» PROBLEM:
Word for word, restate the entries below from their first line through the line that contains "## afterwards: timing".

» SUPPLIED ENTRIES:

____________

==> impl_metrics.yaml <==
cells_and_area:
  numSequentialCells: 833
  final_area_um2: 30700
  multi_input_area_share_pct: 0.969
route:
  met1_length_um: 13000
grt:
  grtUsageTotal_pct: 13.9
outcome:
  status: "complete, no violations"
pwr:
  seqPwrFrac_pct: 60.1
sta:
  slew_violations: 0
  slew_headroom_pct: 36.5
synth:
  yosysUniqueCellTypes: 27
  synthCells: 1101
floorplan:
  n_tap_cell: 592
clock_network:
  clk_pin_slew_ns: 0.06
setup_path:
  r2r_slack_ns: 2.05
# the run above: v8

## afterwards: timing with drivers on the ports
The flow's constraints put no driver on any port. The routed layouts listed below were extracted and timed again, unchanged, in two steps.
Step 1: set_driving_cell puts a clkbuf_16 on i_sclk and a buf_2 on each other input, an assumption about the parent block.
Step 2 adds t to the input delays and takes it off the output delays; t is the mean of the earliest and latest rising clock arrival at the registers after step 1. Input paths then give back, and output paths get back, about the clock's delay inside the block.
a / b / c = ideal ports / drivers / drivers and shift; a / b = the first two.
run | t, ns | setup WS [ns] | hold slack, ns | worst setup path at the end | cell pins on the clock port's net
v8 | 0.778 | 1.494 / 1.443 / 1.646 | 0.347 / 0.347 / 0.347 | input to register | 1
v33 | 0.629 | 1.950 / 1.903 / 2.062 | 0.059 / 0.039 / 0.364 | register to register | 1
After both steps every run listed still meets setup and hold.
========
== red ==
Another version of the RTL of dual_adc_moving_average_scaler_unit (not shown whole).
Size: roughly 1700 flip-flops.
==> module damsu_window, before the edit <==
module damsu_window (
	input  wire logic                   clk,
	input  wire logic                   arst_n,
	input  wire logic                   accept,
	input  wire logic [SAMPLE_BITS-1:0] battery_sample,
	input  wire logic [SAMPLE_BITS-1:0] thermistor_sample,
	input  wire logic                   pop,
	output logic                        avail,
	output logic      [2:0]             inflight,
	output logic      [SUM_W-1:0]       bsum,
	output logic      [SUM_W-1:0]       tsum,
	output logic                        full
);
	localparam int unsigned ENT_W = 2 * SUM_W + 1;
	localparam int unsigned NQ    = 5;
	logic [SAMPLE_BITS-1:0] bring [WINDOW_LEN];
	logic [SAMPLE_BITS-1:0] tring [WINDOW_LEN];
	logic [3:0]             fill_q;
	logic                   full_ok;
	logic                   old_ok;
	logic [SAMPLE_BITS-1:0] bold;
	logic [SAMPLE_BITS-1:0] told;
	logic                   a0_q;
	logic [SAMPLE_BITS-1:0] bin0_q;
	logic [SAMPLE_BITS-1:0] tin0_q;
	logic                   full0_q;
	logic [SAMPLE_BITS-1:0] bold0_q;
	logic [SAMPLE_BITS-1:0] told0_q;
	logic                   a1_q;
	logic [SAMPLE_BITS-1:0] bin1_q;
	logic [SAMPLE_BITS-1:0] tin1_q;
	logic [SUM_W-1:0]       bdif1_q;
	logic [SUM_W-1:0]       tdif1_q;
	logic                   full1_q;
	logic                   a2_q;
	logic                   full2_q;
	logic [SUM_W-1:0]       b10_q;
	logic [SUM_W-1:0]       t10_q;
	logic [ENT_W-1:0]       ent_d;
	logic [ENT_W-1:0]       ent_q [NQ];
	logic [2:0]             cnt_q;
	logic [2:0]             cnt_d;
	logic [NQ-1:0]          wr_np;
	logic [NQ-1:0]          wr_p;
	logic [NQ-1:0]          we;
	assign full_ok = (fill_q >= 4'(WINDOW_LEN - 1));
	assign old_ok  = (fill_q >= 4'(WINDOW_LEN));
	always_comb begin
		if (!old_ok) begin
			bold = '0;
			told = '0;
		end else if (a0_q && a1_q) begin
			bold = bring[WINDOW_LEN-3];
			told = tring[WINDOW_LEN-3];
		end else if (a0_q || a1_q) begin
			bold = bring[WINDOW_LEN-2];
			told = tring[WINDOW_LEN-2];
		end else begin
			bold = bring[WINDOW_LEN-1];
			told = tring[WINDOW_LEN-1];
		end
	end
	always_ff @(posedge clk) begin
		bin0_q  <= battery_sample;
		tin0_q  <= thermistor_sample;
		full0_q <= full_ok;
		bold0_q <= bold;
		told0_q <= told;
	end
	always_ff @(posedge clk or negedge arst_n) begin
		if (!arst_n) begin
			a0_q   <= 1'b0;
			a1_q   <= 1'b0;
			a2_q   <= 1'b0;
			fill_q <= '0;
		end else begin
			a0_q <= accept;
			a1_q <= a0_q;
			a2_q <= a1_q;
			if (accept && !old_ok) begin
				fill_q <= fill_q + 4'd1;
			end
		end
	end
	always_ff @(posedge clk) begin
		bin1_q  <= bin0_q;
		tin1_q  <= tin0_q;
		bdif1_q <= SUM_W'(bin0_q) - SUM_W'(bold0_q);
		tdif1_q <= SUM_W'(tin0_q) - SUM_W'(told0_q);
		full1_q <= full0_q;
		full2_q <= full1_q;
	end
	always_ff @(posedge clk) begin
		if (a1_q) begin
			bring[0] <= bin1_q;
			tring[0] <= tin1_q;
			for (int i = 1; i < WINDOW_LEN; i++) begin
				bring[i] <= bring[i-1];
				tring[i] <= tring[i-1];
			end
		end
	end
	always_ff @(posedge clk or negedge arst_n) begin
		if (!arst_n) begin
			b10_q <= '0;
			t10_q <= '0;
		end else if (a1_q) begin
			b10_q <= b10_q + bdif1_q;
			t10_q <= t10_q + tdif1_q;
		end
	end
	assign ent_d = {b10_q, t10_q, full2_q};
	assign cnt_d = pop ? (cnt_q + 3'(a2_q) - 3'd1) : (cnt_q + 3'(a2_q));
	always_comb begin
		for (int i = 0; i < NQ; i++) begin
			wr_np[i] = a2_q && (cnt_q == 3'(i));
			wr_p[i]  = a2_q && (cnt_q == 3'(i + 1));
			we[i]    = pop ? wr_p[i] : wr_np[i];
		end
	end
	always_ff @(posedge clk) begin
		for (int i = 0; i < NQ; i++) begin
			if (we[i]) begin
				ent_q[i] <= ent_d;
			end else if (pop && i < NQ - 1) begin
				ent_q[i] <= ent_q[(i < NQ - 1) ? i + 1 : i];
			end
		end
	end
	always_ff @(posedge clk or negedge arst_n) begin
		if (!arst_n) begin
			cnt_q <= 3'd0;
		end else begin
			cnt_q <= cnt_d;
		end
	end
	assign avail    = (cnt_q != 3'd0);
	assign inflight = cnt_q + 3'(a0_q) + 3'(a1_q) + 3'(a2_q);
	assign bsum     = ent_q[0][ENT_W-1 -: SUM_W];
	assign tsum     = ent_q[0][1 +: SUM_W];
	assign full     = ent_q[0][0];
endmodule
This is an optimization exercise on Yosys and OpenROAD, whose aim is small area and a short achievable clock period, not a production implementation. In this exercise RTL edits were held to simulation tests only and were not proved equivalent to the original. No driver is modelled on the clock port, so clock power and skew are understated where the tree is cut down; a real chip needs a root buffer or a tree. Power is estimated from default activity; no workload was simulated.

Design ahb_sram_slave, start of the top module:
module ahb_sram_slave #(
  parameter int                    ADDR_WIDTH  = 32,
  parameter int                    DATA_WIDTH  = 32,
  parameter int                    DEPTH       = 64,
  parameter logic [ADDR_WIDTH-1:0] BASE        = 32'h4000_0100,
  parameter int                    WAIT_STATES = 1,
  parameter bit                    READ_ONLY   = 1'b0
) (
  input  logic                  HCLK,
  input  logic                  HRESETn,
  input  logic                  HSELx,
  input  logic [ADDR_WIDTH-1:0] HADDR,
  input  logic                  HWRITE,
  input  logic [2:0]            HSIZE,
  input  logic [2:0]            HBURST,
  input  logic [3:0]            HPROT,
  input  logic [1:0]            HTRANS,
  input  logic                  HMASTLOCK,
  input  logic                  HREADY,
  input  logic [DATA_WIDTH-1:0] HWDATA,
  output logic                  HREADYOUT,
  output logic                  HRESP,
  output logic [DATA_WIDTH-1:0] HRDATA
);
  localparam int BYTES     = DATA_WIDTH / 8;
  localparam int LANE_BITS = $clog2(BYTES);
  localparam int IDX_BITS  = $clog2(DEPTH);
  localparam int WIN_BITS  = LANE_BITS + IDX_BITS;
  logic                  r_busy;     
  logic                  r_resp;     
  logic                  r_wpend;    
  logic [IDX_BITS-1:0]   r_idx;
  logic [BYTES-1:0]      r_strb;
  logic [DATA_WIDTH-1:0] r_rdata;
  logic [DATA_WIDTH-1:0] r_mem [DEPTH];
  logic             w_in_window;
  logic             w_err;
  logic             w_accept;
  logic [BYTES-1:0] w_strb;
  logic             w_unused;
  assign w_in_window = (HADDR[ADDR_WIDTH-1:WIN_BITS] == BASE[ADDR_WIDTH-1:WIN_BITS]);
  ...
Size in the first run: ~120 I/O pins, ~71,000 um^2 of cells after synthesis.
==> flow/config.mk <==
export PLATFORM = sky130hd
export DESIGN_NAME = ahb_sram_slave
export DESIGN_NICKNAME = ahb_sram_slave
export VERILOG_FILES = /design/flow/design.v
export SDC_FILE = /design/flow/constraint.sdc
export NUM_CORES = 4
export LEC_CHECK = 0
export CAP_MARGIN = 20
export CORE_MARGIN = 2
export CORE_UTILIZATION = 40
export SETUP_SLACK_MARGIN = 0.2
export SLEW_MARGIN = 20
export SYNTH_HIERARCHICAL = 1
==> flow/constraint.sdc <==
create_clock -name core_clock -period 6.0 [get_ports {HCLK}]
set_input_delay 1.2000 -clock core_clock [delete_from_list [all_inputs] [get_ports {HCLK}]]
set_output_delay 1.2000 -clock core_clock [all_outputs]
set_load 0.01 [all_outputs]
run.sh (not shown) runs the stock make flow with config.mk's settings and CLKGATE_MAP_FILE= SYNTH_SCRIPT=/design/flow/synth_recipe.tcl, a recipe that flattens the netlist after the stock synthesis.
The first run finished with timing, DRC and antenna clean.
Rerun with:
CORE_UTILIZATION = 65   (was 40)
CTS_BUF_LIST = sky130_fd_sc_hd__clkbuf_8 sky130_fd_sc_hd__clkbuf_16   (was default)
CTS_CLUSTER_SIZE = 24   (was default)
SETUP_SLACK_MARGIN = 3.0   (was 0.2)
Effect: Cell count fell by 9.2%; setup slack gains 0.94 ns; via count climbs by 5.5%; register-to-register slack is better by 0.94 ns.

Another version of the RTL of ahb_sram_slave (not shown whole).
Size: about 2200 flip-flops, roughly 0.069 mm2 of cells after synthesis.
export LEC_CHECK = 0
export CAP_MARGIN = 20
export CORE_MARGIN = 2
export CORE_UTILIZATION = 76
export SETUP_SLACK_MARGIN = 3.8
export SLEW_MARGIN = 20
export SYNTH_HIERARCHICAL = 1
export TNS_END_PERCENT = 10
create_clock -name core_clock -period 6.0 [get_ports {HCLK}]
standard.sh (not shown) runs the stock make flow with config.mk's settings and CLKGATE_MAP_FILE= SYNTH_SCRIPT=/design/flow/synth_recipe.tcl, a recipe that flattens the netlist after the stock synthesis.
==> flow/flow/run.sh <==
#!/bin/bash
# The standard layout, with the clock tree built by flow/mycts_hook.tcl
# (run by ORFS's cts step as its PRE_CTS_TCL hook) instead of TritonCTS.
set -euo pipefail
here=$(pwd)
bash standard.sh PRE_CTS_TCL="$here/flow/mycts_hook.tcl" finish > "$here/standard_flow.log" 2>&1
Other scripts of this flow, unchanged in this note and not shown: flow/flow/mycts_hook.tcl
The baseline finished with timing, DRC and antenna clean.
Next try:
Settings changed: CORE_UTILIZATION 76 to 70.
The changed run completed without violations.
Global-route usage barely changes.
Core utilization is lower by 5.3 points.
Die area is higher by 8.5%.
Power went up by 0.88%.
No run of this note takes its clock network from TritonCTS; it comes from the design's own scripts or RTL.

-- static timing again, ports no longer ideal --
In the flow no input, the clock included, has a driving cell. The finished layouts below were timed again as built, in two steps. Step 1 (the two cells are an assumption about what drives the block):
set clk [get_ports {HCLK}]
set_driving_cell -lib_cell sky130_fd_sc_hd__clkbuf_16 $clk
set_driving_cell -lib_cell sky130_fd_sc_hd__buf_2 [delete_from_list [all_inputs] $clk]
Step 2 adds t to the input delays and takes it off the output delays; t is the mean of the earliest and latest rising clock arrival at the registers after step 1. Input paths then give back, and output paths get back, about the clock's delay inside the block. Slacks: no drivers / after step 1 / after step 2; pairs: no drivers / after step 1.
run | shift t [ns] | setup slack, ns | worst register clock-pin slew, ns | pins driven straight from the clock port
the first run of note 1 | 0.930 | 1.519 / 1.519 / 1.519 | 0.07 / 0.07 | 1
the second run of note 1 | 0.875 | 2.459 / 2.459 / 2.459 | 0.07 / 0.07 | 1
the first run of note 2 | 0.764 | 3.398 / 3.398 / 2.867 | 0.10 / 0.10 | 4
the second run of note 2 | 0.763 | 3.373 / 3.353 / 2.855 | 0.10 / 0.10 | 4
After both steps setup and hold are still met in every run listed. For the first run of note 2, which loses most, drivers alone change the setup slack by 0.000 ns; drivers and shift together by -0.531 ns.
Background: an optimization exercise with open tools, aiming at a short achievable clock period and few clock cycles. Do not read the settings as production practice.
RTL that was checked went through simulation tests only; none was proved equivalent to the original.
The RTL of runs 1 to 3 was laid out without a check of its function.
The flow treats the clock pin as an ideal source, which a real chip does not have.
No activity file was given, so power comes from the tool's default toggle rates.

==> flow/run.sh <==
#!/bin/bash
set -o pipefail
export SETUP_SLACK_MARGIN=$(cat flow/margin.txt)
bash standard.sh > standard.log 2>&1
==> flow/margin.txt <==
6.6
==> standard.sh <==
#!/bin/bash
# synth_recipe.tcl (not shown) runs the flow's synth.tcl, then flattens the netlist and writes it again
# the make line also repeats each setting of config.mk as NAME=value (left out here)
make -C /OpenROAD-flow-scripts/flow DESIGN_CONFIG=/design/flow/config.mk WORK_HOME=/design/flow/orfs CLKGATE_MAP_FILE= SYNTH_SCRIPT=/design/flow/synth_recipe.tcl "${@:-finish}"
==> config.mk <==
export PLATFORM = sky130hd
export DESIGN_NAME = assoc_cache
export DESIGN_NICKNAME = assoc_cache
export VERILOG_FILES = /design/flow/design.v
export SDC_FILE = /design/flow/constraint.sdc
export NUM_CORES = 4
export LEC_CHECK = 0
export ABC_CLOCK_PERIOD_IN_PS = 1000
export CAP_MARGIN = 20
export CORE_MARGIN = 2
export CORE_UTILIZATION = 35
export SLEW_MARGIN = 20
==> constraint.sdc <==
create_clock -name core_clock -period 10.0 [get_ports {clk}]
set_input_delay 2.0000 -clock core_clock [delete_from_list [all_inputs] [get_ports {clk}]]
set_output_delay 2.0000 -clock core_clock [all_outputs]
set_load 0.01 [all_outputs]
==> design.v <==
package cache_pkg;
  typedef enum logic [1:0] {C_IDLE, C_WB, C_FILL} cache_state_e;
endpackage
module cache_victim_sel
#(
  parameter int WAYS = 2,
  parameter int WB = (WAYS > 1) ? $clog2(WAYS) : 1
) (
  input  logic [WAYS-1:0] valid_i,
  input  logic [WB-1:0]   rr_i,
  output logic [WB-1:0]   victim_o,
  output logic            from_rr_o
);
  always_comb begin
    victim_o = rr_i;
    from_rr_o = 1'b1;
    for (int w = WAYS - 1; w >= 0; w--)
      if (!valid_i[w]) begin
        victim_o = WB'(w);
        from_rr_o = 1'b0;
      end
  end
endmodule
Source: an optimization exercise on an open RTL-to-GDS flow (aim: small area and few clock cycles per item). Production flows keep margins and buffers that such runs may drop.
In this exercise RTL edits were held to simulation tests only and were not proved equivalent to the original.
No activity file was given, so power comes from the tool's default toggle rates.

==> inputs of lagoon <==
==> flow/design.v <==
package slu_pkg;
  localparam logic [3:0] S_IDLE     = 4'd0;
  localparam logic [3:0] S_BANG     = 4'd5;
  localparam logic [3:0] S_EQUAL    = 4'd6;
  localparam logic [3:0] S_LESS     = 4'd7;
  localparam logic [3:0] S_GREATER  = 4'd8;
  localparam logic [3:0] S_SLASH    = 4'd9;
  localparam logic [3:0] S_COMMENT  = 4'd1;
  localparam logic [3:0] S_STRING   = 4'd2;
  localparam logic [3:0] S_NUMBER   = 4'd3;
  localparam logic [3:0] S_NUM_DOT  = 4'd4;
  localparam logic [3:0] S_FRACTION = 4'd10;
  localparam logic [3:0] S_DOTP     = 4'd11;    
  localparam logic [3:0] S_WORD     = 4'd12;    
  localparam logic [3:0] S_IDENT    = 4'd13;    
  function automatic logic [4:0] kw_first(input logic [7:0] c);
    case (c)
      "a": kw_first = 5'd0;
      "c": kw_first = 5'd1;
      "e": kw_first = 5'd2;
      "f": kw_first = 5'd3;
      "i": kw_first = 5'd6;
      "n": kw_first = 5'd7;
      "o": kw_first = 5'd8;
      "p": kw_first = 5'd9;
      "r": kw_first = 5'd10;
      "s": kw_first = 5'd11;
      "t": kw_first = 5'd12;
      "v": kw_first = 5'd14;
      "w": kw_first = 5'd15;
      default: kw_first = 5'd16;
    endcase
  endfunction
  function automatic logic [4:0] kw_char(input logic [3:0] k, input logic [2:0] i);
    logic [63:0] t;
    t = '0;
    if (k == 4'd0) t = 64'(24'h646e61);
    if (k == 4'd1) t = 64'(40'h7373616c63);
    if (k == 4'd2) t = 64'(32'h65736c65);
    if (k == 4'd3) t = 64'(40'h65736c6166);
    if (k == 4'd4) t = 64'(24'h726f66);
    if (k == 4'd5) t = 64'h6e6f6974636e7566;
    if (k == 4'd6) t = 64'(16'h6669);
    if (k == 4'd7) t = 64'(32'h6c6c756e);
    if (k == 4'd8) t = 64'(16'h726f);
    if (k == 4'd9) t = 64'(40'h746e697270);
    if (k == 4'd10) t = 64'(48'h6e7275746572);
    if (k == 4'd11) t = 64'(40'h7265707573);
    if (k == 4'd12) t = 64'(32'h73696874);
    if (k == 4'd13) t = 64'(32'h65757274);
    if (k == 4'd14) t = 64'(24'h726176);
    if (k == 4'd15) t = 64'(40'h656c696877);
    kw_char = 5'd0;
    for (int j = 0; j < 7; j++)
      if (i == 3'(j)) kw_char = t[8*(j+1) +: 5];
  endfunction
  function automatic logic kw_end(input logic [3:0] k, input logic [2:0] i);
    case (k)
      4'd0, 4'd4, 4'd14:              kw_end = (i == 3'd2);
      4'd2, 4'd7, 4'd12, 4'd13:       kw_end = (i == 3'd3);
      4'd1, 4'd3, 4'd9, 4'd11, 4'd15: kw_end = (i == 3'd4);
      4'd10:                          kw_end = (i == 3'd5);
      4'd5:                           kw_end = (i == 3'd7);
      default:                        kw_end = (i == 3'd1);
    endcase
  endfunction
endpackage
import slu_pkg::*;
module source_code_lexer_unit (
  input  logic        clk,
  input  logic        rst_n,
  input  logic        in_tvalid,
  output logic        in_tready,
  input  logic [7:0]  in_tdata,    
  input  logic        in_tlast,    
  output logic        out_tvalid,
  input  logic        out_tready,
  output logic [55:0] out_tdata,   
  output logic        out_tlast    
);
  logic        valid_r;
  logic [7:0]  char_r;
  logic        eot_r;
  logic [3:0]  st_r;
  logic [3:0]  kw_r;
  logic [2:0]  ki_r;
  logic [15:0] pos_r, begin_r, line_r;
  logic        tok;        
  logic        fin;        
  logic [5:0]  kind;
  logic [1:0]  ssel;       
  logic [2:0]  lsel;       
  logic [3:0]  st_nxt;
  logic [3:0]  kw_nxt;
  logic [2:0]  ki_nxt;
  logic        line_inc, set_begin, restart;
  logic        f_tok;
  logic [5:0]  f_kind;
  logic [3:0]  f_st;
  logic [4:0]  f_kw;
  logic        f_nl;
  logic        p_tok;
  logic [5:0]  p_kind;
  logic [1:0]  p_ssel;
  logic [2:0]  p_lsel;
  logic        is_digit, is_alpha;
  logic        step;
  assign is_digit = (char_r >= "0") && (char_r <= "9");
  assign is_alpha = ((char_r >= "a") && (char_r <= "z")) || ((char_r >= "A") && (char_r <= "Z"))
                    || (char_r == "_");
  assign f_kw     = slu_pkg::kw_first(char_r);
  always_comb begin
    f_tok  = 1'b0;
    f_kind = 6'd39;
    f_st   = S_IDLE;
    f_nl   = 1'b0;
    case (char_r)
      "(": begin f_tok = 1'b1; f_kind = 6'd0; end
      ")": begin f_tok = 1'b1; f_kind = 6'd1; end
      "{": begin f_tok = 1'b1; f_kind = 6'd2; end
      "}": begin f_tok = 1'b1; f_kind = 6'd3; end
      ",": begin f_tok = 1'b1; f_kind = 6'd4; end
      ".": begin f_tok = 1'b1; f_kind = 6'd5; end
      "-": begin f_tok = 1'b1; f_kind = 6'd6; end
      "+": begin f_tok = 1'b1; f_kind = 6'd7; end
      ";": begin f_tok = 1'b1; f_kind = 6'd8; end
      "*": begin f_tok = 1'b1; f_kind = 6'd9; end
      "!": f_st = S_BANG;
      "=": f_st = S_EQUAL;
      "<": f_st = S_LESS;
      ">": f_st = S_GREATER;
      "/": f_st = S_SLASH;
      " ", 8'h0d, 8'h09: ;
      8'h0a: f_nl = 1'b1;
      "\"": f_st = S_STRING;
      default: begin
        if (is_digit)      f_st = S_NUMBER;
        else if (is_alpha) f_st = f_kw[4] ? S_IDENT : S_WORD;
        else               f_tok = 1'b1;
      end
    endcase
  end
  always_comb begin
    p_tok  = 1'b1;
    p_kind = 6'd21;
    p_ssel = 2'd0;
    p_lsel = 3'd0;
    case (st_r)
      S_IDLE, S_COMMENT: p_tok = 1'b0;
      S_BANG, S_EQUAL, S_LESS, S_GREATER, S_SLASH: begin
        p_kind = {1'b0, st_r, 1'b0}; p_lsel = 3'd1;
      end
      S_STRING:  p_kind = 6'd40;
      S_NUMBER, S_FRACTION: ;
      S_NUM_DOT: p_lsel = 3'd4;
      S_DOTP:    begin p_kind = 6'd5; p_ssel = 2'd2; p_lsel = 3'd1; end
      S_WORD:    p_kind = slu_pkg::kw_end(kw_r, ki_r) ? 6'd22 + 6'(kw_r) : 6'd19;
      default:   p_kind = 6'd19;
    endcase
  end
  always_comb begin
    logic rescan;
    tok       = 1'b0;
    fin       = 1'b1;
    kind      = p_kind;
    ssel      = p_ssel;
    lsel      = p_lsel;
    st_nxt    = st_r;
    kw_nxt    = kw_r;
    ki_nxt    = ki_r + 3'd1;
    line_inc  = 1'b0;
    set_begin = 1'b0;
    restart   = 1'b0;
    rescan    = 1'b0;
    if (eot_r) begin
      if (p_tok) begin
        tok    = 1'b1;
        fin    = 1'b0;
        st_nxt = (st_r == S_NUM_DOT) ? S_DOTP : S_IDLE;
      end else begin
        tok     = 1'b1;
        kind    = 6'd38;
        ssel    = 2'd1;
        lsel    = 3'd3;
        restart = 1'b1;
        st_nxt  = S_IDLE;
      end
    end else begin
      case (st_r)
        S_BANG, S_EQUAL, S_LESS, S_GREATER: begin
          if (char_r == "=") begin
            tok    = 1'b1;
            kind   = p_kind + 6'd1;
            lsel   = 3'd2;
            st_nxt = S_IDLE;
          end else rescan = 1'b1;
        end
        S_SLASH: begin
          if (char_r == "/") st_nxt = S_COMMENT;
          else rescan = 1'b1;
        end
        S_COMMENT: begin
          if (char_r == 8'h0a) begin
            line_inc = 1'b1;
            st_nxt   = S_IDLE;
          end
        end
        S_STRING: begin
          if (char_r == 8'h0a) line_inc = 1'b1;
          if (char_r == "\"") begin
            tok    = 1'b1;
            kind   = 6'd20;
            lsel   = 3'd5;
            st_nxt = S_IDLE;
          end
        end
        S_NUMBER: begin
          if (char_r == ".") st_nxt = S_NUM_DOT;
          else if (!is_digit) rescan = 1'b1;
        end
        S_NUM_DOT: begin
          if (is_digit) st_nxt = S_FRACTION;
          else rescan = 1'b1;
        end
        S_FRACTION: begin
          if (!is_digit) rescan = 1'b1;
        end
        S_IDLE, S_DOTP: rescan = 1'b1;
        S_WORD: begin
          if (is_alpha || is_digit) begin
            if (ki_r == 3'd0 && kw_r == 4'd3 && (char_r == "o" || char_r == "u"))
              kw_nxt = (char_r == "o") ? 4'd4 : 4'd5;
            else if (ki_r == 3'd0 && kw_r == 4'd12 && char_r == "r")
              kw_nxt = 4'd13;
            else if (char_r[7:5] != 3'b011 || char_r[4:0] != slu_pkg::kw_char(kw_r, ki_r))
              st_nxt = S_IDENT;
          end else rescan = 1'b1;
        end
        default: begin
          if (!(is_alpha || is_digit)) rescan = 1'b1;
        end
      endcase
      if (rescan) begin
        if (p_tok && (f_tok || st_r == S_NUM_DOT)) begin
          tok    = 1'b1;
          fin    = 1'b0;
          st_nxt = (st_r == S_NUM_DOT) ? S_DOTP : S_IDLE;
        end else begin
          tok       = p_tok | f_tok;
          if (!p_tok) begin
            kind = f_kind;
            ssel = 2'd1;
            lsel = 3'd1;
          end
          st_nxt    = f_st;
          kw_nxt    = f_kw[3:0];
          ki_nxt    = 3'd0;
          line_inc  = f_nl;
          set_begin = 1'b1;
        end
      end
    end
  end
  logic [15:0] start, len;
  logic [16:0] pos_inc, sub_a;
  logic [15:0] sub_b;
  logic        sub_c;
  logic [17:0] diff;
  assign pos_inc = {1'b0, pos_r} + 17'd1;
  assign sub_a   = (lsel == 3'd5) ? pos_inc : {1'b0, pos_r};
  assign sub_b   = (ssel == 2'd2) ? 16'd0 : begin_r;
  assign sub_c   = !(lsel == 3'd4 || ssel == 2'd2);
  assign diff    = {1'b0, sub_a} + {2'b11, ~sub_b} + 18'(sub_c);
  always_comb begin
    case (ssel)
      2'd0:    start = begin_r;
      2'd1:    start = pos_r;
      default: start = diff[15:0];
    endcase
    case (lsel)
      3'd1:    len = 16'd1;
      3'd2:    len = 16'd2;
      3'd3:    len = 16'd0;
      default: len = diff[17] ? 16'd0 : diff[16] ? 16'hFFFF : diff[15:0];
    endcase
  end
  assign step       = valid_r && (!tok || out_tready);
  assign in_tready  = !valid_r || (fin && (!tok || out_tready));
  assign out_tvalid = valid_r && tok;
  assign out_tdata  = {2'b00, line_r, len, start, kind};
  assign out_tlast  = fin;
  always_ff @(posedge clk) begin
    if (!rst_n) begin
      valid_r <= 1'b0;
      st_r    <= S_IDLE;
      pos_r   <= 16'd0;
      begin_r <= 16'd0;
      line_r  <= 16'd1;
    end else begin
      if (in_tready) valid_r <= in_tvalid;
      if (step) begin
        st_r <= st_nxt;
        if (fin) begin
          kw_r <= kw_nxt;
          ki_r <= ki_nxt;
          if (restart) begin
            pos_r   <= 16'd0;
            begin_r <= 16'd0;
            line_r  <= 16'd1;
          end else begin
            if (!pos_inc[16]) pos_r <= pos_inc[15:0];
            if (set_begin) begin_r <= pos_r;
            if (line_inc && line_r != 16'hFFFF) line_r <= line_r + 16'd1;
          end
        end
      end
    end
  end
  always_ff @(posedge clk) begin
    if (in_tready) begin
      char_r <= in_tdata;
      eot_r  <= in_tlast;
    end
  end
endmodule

____________

» REPLY TO THE TASK:
==> impl_metrics.yaml <==
cells_and_area:
  numSequentialCells: 833
  final_area_um2: 30700
  multi_input_area_share_pct: 0.969
route:
  met1_length_um: 13000
grt:
  grtUsageTotal_pct: 13.9
outcome:
  status: "complete, no violations"
pwr:
  seqPwrFrac_pct: 60.1
sta:
  slew_violations: 0
  slew_headroom_pct: 36.5
synth:
  yosysUniqueCellTypes: 27
  synthCells: 1101
floorplan:
  n_tap_cell: 592
clock_network:
  clk_pin_slew_ns: 0.06
setup_path:
  r2r_slack_ns: 2.05
# the run above: v8

## afterwards: timing with drivers on the ports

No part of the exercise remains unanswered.